• _PROBLEM DETAILS_: Begin at the top of the following data. Copy each line exactly until you have copied the line containing "NOP instruction value".

(Dataset entries)
<<<<

File: src/rtl/pipe_ctrl_regs_pkg.sv
// -----------------------------------------------------------------------------
// pipe_ctrl_regs_pkg
// Shared MIPS control encodings and the packed layouts of the control-side
// pipeline registers.
//   - PC source, write-back address source, EXE operand and ALU encodings
//   - NOP instruction value
//   - one packed struct per pipeline boundary (IF/ID, ID/EXE, EXE/MEM, MEM/WB)
//   - regw_addr_sel(): destination register selection done at ID
// -----------------------------------------------------------------------------
package pipe_ctrl_regs_pkg;

    // PC source (ID-stage decode); anything other than PC_NEXT redirects fetch
    localparam logic [2:0] PC_NEXT = 3'd0;
    localparam logic [2:0] PC_JUMP = 3'd1;
    localparam logic [2:0] PC_JR   = 3'd2;
    localparam logic [2:0] PC_BEQ  = 3'd3;
    localparam logic [2:0] PC_BNE  = 3'd4;

    // Write-back destination select
    localparam logic [1:0] WB_ADDR_RD   = 2'd0;
    localparam logic [1:0] WB_ADDR_RT   = 2'd1;
    localparam logic [1:0] WB_ADDR_LINK = 2'd2;

    // EXE operand A/B select
    localparam logic [1:0] EXE_A_RS   = 2'd0;
    localparam logic [1:0] EXE_A_LINK = 2'd1;
    localparam logic [1:0] EXE_A_SA   = 2'd2;
    localparam logic [1:0] EXE_B_RT   = 2'd0;
    localparam logic [1:0] EXE_B_IMM  = 2'd1;
    localparam logic [1:0] EXE_B_LINK = 2'd2;

    // ALU operation
    localparam logic [3:0] EXE_ALU_ADD = 4'd0;
    localparam logic [3:0] EXE_ALU_SUB = 4'd1;
    localparam logic [3:0] EXE_ALU_AND = 4'd2;
    localparam logic [3:0] EXE_ALU_OR  = 4'd3;
    localparam logic [3:0] EXE_ALU_XOR = 4'd4;
    localparam logic [3:0] EXE_ALU_NOR = 4'd5;
    localparam logic [3:0] EXE_ALU_SL  = 4'd6;
    localparam logic [3:0] EXE_ALU_SR  = 4'd7;
    localparam logic [3:0] EXE_ALU_SRA = 4'd8;
    localparam logic [3:0] EXE_ALU_SLT = 4'd9;
    localparam logic [3:0] EXE_ALU_LUI = 4'd10;

    localparam logic [31:0] NOP_INST = 32'h0000_0000;
    localparam logic [4:0]  LINK_REG = 5'd31;

    typedef struct packed {
        logic        valid;
        logic [31:0] inst;
    } ifid_t;

    typedef struct packed {
        logic       valid;
        logic [1:0] a_src;
        logic [1:0] b_src;
        logic [3:0] alu_oper;
        logic       mem_ren;
        logic       mem_wen;
        logic       wb_data_src;
        logic       wb_wen;
        logic       is_load;
        logic       is_branch;
        logic [4:0] regw_addr;
        logic       illegal;
    } idexe_t;

    typedef struct packed {
        logic       valid;
        logic       is_branch;
        logic       is_load;
        logic       mem_ren;
        logic       mem_wen;
        logic       wb_wen;
        logic       wb_data_src;
        logic [4:0] regw_addr;
        logic       illegal;
    } exemem_t;

    typedef struct packed {
        logic       valid;
        logic       wb_wen;
        logic       wb_data_src;
        logic [4:0] regw_addr;
        logic       illegal;
    } memwb_t;

    // Destination register chosen from the IF/ID instruction; code 3 is unused
    // and maps to r0 so it can never clobber a live register.
    function automatic logic [4:0] regw_addr_sel(input logic [1:0]  src,
                                                 input logic [31:0] inst);
        logic [4:0] addr;
        case (src)
            WB_ADDR_RD:   addr = inst[15:11];
            WB_ADDR_RT:   addr = inst[20:16];
            WB_ADDR_LINK: addr = LINK_REG;
            default:      addr = 5'd0;
        endcase
        return addr;
    endfunction

endpackage
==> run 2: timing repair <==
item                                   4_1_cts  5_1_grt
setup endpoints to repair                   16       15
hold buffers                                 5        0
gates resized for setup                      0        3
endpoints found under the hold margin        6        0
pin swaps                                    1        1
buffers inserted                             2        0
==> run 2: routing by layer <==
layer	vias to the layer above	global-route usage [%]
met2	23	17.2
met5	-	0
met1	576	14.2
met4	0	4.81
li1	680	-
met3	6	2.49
File: config.mk
export PLATFORM = sky130hd
export DESIGN_NAME = ad9833_spi_burst_wr
export DESIGN_NICKNAME = d
export VERILOG_FILES = /design/src/rtl/ad9833_spi_burst_wr.sv
export SDC_FILE = /design/constraint.sdc
export NUM_CORES = 1
export LEC_CHECK = 0
export BUFFER_PORTS_ARGS = -buffer_cell sky130_fd_sc_hd__clkbuf_2
export CAP_MARGIN = 20
export CORE_ASPECT_RATIO = 0.5
export CORE_MARGIN = 2
export CORE_UTILIZATION = 28
export CTS_CLUSTER_DIAMETER = 30
export DETAILED_ROUTE_END_ITERATION = 10
export PLACE_DENSITY = 0.56
export SYNTH_ARGS = -nofsm -noshare
export SYNTH_HDL_FRONTEND = slang
export SYNTH_SLANG_ARGS = --single-unit
File: constraint.sdc
create_clock -name clk -period 5 [get_ports clk]
set_clock_uncertainty 0.1 [all_clocks]
set_input_delay 1 -clock clk [delete_from_list [all_inputs] [get_ports clk]]
set_output_delay 1 -clock clk [all_outputs]
set_load 0.01 [all_outputs]
File: src/rtl/ad9833_spi_burst_wr.sv
// ad9833_spi_burst_wr: burst serial writer for AD9833-class SCLK/FSYNC/SDATA ports, one FSYNC frame per word.
// Optional AD9833_SHADOW_EN adds last_word, a copy of the most recently sent word.
module ad9833_spi_burst_wr #(
  parameter int DATA_W      = 16,
  parameter int MAX_WORDS   = 4,
  parameter int CLK_DIV     = 2,
  parameter int FSYNC_SETUP = 1,
  parameter int FSYNC_GAP   = 2
) (
  input  logic                             clk,
  input  logic                             rst,
  input  logic                             start,
  input  logic [$clog2(MAX_WORDS+1)-1:0]   num_words,
  input  logic [DATA_W*MAX_WORDS-1:0]      wr_data,
  output logic                             busy,
  output logic                             done,
  output logic                             err,
  output logic                             word_done,
  output logic                             sclk,
  output logic                             fsync,
  output logic                             sdata
`ifdef AD9833_SHADOW_EN
  , output logic [DATA_W-1:0]              last_word
`endif
);
  localparam int NW = $clog2(MAX_WORDS+1);
  localparam int BW = $clog2(DATA_W);
  localparam int DW = $clog2(CLK_DIV+1);
  localparam int TW = $clog2((FSYNC_SETUP > FSYNC_GAP ? FSYNC_SETUP : FSYNC_GAP) + 1);
  typedef enum logic [2:0] {IDLE, SETUP, SHIFT, GAP, FIN} state_t;
  state_t state_q, state_d;
  logic busy_q, busy_d, done_q, done_d, err_q, err_d, wd_q, wd_d;
  logic sclk_q, sclk_d, fsync_q, fsync_d, sdata_q, sdata_d;
  logic [DATA_W*MAX_WORDS-1:0] buf_q, buf_d;
  logic [DATA_W-1:0] sh_q, sh_d, sh_rot;
  logic [NW-1:0] left_q, left_d;
  logic [BW-1:0] bit_q, bit_d;
  logic [DW-1:0] div_q, div_d;
  logic [TW-1:0] tmr_q, tmr_d;
  logic bad_cnt;
`ifdef AD9833_SHADOW_EN
  logic [DATA_W-1:0] lw_q, lw_d;
  assign last_word = lw_q;
`endif
  assign bad_cnt = (num_words == '0) || (num_words > NW'(MAX_WORDS));
  // rotating instead of shifting restores the original word after a full frame
  assign sh_rot = {sh_q[DATA_W-2:0], sh_q[DATA_W-1]};
  always_comb begin
    state_d = state_q;
    busy_d = busy_q;
    done_d = 1'b0;
    err_d = err_q;
    wd_d = 1'b0;
    sclk_d = sclk_q;
    fsync_d = fsync_q;
    sdata_d = sdata_q;
    buf_d = buf_q;
    sh_d = sh_q;
    left_d = left_q;
    bit_d = bit_q;
    div_d = div_q;
    tmr_d = tmr_q;
`ifdef AD9833_SHADOW_EN
    lw_d = lw_q;
`endif
    case (state_q)
      IDLE: if (start) begin
        buf_d = wr_data >> DATA_W;
        sh_d = wr_data[DATA_W-1:0];
        left_d = num_words - 1'b1;
        err_d = bad_cnt;
        state_d = bad_cnt ? FIN : SETUP;
        done_d = bad_cnt;
        busy_d = !bad_cnt;
        fsync_d = bad_cnt;
        sdata_d = bad_cnt ? 1'b0 : wr_data[DATA_W-1];
        tmr_d = TW'(FSYNC_SETUP-1);
      end
      SETUP: begin
        tmr_d = tmr_q - 1'b1;
        if (tmr_q == '0) begin
          state_d = SHIFT;
          div_d = DW'(CLK_DIV-1);
          bit_d = BW'(DATA_W-1);
        end
      end
      SHIFT: begin
        div_d = div_q - 1'b1;
        if (div_q == '0) begin
          div_d = DW'(CLK_DIV-1);
          sclk_d = !sclk_q;
          if (!sclk_q) begin
            bit_d = bit_q - 1'b1;
            sh_d = sh_rot;
            sdata_d = (bit_q == '0) ? 1'b0 : sh_q[DATA_W-2];
            if (bit_q == '0) begin
              state_d = GAP;
              fsync_d = 1'b1;
              wd_d = 1'b1;
              tmr_d = TW'(FSYNC_GAP-1);
`ifdef AD9833_SHADOW_EN
              lw_d = sh_rot;
`endif
            end
          end
        end
      end
      GAP: begin
        tmr_d = tmr_q - 1'b1;
        if (tmr_q == '0) begin
          state_d = (left_q != '0) ? SETUP : FIN;
          done_d = (left_q == '0);
          busy_d = (left_q != '0);
          fsync_d = (left_q == '0);
          sdata_d = (left_q != '0) && buf_q[DATA_W-1];
          sh_d = buf_q[DATA_W-1:0];
          buf_d = buf_q >> DATA_W;
          left_d = left_q - 1'b1;
          tmr_d = TW'(FSYNC_SETUP-1);
        end
      end
      FIN: begin
        state_d = IDLE;
        err_d = 1'b0;
      end
      default: state_d = IDLE;
    endcase
  end
  always_ff @(posedge clk or posedge rst) begin
    if (rst) begin
      state_q <= IDLE;
      busy_q <= 1'b0;
      done_q <= 1'b0;
      err_q <= 1'b0;
      wd_q <= 1'b0;
      sclk_q <= 1'b1;
      fsync_q <= 1'b1;
      sdata_q <= 1'b0;
      buf_q <= '0;
      sh_q <= '0;
      left_q <= '0;
      bit_q <= '0;
      div_q <= '0;
      tmr_q <= '0;
`ifdef AD9833_SHADOW_EN
      lw_q <= '0;
`endif
    end else begin
      state_q <= state_d;
      busy_q <= busy_d;
      done_q <= done_d;
      err_q <= err_d;
      wd_q <= wd_d;
      sclk_q <= sclk_d;
      fsync_q <= fsync_d;
      sdata_q <= sdata_d;
      buf_q <= buf_d;
      sh_q <= sh_d;
      left_q <= left_d;
      bit_q <= bit_d;
      div_q <= div_d;
      tmr_q <= tmr_d;
`ifdef AD9833_SHADOW_EN
      lw_q <= lw_d;
`endif
    end
  end
  assign busy = busy_q;
  assign done = done_q;
  assign err = err_q;
  assign word_done = wd_q;
  assign sclk = sclk_q;
  assign fsync = fsync_q;
  assign sdata = sdata_q;
endmodule

== Yosys cells after proc, flatten, opt, wreduce, memory -nomap -nowiden ==
Index checks and enable logic that the tools add are counted.
Storage, ports and cells
  bits of input ports: 70
  register bits: 101
  output and inout port bits: 7
Cells by class
  reductions and logical operators: 25
  magnitude comparators: 1
  muxes and demuxes: 57
  add/sub/neg operators: 5
  eq/ne operators: 10
Operator list (count)
  two-way mux 64 bit: 2
  case mux 64 bit (2 select lines): 1
  two-way mux 16 bit: 4
  case mux 16 bit (3 select lines): 1
  two-way mux 3 bit: 10
  two-way mux 1 bit: 19
  two-way mux 2 bit: 7
  two-way mux 4 bit: 3
  inequality test 2 bit, second input constant: 6
  case mux 3 bit (4 select lines): 1
  AND reduction 6 bit: 2
  AND reduction 5 bit: 2
  zero test 3 bit: 3
  case mux 2 bit (4 select lines): 1
  case mux 4 bit (2 select lines): 1
  == test 3 x 2 -> 1 bit, second input constant: 2
  case mux 1 bit (2 select lines): 3
  case mux 1 bit (3 select lines): 2
  case mux 3 bit (2 select lines): 1
  AND reduction 2 bit: 3
  nonzero test 2 bit: 3
  nonzero test 3 bit: 2
  subtractor 3 x 1 -> 3 bit, second input constant: 2
  zero test 2 bit: 2
  13 further kinds: 15

== Logic depth before layout (Yosys ltp) ==
Gate-level depths: netlist (run 1).
  depth in word-level cells: 5
  mapped depth: 10
  mapped depth without buffers: 7

== Worst setup path before layout (run 1) ==
Ideal clock, no wire load.
  path kind: input port to flip-flop
  start: input port start
  end: register tmr_q[0]
  stages on the path: 4
  library setup time: 0.127 ns
  data required time: 4.773 ns
  data arrival time: 1.904 ns
  path slack: 2.869 ns
  cell sequence: nor2b_1 -> o31ai_4 -> nand2b_1 -> mux2_1
On the way
  cells in the longest elaborated chain, start to end: 2
RTL lines
  start: declaration: RTL line 12  | input logic start,
  inequality test 2 bit (no source line)
  AND reduction 5 bit (no source line)
  end signal: assignment: RTL line 162  | tmr_q <= tmr_d;
  end: declaration: RTL line 39  | logic [TW-1:0] tmr_q, tmr_d;
Every way passes these cells.
A chain may end at the register's enable or synchronous reset.

== Worst setup path in the final report (run 1) ==
  start: register state_q[1]
  end: register buf_q[19]
On the way
  cells in the longest elaborated chain, start to end: 3
  elaborated cells between the ends (all ways): 7
RTL lines
  start: declaration: RTL line 31  | state_t state_q, state_d;
  start signal: assignment: RTL line 149  | state_q <= state_d;
  == test 3 x 2 -> 1 bit / zero test 3 bit (equally long branches): RTL line 66  | case (state_q)
  inequality test 2 bit (no source line) / nonzero test 2 bit (equally long branches)
  AND reduction 3 bit (no source line)
  end signal: assignment: RTL line 157  | buf_q <= buf_d;
  end: declaration: RTL line 34  | logic [DATA_W*MAX_WORDS-1:0] buf_q, buf_d;
Parallel ways exist; a longest one is shown, timed or not.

>>>>

• _TASK RESPONSE_:
File: src/rtl/pipe_ctrl_regs_pkg.sv
// -----------------------------------------------------------------------------
// pipe_ctrl_regs_pkg
// Shared MIPS control encodings and the packed layouts of the control-side
// pipeline registers.
//   - PC source, write-back address source, EXE operand and ALU encodings
//   - NOP instruction value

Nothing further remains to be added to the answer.